WORK INSTRUCTIONS —
Extract each line of the records below that contains the word "lastline".
• • • •
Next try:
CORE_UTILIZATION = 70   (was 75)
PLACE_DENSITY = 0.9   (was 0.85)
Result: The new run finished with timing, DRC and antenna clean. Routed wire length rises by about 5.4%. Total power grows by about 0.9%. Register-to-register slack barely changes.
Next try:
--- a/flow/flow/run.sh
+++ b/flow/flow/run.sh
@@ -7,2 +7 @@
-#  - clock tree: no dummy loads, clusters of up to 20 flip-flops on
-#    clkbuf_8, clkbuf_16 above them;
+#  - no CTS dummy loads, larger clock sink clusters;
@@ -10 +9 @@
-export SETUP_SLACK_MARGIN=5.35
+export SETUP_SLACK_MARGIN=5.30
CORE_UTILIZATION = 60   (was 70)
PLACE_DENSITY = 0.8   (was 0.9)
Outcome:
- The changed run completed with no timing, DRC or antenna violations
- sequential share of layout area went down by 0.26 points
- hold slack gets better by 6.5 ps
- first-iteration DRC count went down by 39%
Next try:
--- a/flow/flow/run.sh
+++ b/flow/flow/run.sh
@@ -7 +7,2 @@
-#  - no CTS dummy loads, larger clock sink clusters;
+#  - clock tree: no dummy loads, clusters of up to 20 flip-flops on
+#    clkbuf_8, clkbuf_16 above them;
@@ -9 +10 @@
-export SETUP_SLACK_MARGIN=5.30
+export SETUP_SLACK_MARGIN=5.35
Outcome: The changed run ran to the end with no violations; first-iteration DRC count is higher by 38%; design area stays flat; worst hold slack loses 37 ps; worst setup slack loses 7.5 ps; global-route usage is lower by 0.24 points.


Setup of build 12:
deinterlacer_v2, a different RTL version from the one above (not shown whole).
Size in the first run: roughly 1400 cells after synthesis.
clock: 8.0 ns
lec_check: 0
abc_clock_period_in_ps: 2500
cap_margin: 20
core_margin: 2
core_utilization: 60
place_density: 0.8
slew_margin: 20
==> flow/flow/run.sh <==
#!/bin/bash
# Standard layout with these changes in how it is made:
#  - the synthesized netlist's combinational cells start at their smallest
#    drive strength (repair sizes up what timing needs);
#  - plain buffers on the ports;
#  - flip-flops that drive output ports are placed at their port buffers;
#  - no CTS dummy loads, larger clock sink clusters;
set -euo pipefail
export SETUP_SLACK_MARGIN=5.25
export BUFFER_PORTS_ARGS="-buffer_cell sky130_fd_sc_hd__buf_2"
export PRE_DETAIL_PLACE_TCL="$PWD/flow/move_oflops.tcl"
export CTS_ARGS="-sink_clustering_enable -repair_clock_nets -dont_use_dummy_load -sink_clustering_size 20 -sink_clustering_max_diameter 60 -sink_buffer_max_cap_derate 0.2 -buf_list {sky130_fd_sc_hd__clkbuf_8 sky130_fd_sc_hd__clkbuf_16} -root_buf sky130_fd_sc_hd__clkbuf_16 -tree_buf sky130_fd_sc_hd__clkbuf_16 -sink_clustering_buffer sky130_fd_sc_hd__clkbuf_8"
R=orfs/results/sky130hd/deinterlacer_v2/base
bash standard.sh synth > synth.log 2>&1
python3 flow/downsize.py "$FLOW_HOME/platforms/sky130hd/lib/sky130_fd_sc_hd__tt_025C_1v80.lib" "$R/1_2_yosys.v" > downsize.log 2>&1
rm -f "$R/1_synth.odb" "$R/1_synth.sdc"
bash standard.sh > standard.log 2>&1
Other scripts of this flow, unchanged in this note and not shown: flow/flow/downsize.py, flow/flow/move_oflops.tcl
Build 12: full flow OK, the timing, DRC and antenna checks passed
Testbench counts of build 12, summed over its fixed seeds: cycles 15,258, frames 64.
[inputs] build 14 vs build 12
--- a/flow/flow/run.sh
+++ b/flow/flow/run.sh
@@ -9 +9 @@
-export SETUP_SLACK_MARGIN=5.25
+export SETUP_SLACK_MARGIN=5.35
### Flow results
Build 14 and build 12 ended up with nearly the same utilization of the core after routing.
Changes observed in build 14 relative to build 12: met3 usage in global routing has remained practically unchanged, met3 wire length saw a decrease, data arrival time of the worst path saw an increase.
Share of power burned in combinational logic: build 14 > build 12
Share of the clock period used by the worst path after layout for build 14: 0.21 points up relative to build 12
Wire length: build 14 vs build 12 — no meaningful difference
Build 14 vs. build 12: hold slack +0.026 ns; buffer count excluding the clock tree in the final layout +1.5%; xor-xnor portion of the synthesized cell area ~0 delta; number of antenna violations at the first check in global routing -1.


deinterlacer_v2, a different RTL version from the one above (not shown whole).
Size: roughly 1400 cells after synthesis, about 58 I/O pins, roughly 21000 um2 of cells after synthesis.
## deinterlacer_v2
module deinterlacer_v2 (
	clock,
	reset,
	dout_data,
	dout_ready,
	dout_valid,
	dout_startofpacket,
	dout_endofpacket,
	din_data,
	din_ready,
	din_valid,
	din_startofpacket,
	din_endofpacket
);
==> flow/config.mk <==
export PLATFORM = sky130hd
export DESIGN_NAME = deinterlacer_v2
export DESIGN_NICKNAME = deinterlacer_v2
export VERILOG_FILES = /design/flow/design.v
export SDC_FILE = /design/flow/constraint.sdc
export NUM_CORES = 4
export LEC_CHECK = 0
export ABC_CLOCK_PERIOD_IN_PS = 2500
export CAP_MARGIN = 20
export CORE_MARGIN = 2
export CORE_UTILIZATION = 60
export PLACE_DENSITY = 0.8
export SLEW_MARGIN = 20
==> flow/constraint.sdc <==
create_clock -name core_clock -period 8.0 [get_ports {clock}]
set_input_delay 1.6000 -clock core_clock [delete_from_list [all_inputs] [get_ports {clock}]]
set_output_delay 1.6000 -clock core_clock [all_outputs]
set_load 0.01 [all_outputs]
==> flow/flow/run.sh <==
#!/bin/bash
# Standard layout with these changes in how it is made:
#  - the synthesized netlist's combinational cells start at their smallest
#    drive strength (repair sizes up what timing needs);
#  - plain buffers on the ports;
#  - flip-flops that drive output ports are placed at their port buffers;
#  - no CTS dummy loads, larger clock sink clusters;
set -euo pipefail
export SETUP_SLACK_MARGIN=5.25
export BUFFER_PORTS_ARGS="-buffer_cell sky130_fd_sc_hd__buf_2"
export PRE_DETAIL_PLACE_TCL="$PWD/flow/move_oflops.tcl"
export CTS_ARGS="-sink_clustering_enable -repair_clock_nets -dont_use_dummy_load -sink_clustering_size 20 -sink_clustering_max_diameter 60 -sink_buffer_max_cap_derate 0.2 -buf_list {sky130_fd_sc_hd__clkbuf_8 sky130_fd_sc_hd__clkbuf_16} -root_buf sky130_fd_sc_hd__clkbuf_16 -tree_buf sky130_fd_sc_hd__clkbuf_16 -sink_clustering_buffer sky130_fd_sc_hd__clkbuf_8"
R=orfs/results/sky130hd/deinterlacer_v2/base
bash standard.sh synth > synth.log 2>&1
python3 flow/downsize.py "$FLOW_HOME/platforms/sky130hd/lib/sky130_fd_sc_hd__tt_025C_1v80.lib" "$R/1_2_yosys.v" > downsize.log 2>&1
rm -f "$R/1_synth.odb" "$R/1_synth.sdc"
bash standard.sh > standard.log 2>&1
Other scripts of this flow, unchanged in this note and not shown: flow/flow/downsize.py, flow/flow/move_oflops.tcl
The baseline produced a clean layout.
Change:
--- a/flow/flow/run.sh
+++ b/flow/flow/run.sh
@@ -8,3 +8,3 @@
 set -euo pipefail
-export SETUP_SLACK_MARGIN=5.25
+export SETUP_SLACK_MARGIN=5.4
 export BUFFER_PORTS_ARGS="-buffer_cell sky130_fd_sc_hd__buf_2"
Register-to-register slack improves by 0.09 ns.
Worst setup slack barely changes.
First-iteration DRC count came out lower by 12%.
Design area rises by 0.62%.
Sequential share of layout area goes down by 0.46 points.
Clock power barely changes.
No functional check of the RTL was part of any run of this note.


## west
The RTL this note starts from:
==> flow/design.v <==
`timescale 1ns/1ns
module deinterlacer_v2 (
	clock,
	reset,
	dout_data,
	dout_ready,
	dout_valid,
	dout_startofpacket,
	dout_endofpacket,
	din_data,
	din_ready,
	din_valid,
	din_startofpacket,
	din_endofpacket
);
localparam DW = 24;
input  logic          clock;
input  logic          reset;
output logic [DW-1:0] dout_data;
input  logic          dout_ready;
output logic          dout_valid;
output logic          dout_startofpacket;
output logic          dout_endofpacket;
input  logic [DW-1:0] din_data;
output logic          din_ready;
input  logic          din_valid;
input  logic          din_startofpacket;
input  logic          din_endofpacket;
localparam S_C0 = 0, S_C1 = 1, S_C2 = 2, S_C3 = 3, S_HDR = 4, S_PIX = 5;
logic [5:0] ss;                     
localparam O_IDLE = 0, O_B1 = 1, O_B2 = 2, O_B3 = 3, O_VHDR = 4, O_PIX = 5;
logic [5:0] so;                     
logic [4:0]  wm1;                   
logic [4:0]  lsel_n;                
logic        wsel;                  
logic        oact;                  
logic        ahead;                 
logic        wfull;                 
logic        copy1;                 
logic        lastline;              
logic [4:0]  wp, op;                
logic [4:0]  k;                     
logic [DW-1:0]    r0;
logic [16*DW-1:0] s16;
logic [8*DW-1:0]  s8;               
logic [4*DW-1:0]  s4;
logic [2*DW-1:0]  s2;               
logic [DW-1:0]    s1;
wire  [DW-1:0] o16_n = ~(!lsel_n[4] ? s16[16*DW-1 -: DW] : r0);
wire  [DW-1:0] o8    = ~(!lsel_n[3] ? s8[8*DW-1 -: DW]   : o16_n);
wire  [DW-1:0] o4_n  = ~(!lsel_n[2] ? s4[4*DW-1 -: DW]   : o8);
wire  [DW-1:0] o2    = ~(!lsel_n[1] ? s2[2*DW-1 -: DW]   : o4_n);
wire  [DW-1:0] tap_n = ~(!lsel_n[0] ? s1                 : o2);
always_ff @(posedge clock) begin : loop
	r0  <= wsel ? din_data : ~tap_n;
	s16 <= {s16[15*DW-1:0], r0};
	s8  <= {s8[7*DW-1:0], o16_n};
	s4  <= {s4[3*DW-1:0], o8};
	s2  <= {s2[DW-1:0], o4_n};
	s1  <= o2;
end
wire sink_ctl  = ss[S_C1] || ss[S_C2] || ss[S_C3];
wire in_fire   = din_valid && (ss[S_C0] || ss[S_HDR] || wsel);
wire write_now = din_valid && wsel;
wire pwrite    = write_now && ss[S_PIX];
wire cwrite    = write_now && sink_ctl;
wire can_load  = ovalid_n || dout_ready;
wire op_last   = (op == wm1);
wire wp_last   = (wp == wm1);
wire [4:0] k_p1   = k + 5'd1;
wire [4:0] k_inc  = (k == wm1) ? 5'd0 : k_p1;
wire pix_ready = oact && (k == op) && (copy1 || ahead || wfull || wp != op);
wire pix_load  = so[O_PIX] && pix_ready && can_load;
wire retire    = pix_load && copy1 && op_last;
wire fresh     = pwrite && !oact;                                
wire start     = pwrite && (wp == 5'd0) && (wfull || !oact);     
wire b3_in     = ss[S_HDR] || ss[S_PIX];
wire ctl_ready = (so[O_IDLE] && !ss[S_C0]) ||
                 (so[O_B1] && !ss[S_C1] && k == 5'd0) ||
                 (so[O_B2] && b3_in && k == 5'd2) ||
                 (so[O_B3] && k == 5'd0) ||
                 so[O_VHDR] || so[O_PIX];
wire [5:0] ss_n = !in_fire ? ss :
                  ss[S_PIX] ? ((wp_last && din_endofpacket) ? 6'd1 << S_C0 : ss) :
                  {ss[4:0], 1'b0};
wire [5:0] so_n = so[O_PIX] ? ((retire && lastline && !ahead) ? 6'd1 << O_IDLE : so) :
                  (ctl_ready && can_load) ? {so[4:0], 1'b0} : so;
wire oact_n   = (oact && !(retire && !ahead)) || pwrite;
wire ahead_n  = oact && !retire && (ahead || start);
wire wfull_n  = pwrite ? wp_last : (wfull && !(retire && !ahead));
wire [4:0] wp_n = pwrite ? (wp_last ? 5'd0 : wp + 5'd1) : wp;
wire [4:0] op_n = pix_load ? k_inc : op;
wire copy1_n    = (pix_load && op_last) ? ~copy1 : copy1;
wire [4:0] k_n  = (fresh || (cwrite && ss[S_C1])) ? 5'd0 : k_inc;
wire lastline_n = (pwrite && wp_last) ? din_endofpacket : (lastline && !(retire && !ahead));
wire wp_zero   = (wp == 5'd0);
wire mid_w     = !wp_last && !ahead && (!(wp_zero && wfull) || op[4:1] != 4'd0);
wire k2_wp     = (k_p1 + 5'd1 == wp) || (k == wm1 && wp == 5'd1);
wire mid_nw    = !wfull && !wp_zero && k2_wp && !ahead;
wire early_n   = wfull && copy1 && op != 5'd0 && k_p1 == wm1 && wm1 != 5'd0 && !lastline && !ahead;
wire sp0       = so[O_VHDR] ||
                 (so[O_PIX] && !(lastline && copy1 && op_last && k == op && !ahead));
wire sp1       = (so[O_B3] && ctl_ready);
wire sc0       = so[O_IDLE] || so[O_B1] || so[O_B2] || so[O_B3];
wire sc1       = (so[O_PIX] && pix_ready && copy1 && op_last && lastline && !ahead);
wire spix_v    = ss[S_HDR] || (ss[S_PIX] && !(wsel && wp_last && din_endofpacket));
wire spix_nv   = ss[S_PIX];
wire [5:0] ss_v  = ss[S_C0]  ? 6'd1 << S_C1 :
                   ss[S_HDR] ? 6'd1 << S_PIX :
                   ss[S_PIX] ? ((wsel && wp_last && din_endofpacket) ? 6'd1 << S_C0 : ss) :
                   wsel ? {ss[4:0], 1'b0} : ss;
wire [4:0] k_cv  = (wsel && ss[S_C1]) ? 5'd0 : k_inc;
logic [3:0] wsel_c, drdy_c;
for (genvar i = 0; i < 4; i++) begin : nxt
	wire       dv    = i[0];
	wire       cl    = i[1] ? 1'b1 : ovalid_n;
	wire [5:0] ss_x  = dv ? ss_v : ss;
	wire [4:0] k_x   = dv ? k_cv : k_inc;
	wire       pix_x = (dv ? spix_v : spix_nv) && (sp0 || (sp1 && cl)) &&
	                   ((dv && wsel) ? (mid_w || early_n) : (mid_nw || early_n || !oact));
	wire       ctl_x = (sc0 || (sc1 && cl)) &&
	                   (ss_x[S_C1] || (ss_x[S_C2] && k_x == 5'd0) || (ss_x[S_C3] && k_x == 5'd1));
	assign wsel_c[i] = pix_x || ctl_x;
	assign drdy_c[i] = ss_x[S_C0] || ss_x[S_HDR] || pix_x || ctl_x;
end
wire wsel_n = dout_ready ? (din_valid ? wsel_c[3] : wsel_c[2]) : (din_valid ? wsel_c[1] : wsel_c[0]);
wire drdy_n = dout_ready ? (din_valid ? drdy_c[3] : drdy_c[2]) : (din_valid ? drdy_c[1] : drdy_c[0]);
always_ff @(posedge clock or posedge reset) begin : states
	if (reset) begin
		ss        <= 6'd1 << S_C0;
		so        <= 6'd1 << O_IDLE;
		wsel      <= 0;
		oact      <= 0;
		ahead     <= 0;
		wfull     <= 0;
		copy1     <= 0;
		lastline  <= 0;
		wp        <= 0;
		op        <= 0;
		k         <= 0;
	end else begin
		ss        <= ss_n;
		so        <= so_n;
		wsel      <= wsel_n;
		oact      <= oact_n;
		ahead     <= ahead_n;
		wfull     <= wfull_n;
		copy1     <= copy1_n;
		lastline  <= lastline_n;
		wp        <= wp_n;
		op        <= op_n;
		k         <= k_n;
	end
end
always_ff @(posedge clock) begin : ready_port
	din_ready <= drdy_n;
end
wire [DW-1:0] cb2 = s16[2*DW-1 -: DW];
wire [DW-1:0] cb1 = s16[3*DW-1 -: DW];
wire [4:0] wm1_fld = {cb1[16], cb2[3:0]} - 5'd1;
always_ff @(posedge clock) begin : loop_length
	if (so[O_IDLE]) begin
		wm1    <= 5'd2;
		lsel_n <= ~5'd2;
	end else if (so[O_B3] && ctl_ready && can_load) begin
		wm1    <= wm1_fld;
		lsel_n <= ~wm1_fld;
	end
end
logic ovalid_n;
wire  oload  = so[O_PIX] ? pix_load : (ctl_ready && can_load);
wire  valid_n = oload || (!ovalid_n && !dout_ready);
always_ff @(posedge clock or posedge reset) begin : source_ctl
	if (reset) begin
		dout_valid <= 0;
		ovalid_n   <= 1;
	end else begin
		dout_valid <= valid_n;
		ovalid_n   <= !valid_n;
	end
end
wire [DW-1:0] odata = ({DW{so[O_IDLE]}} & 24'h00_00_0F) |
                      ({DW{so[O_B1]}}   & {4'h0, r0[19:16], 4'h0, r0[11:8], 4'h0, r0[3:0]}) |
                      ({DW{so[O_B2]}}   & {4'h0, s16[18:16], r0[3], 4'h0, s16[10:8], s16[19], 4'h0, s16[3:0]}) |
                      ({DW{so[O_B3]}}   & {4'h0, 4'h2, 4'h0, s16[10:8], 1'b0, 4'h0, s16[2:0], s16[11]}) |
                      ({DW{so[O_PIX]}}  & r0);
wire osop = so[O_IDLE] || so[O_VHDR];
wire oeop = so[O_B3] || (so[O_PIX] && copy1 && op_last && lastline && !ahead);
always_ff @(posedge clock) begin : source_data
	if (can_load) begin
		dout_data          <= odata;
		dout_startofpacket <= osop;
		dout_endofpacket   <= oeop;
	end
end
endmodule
• • • •
ANSWER FOR THE TASK —
logic        lastline;              
wire [5:0] so_n = so[O_PIX] ? ((retire && lastline && !ahead) ? 6'd1 << O_IDLE : so) :
wire lastline_n = (pwrite && wp_last) ? din_endofpacket : (lastline && !(retire && !ahead));
wire early_n   = wfull && copy1 && op != 5'd0 && k_p1 == wm1 && wm1 != 5'd0 && !lastline && !ahead;
                 (so[O_PIX] && !(lastline && copy1 && op_last && k == op && !ahead));
wire sc1       = (so[O_PIX] && pix_ready && copy1 && op_last && lastline && !ahead);
		lastline  <= 0;
		lastline  <= lastline_n;
wire oeop = so[O_B3] || (so[O_PIX] && copy1 && op_last && lastline && !ahead);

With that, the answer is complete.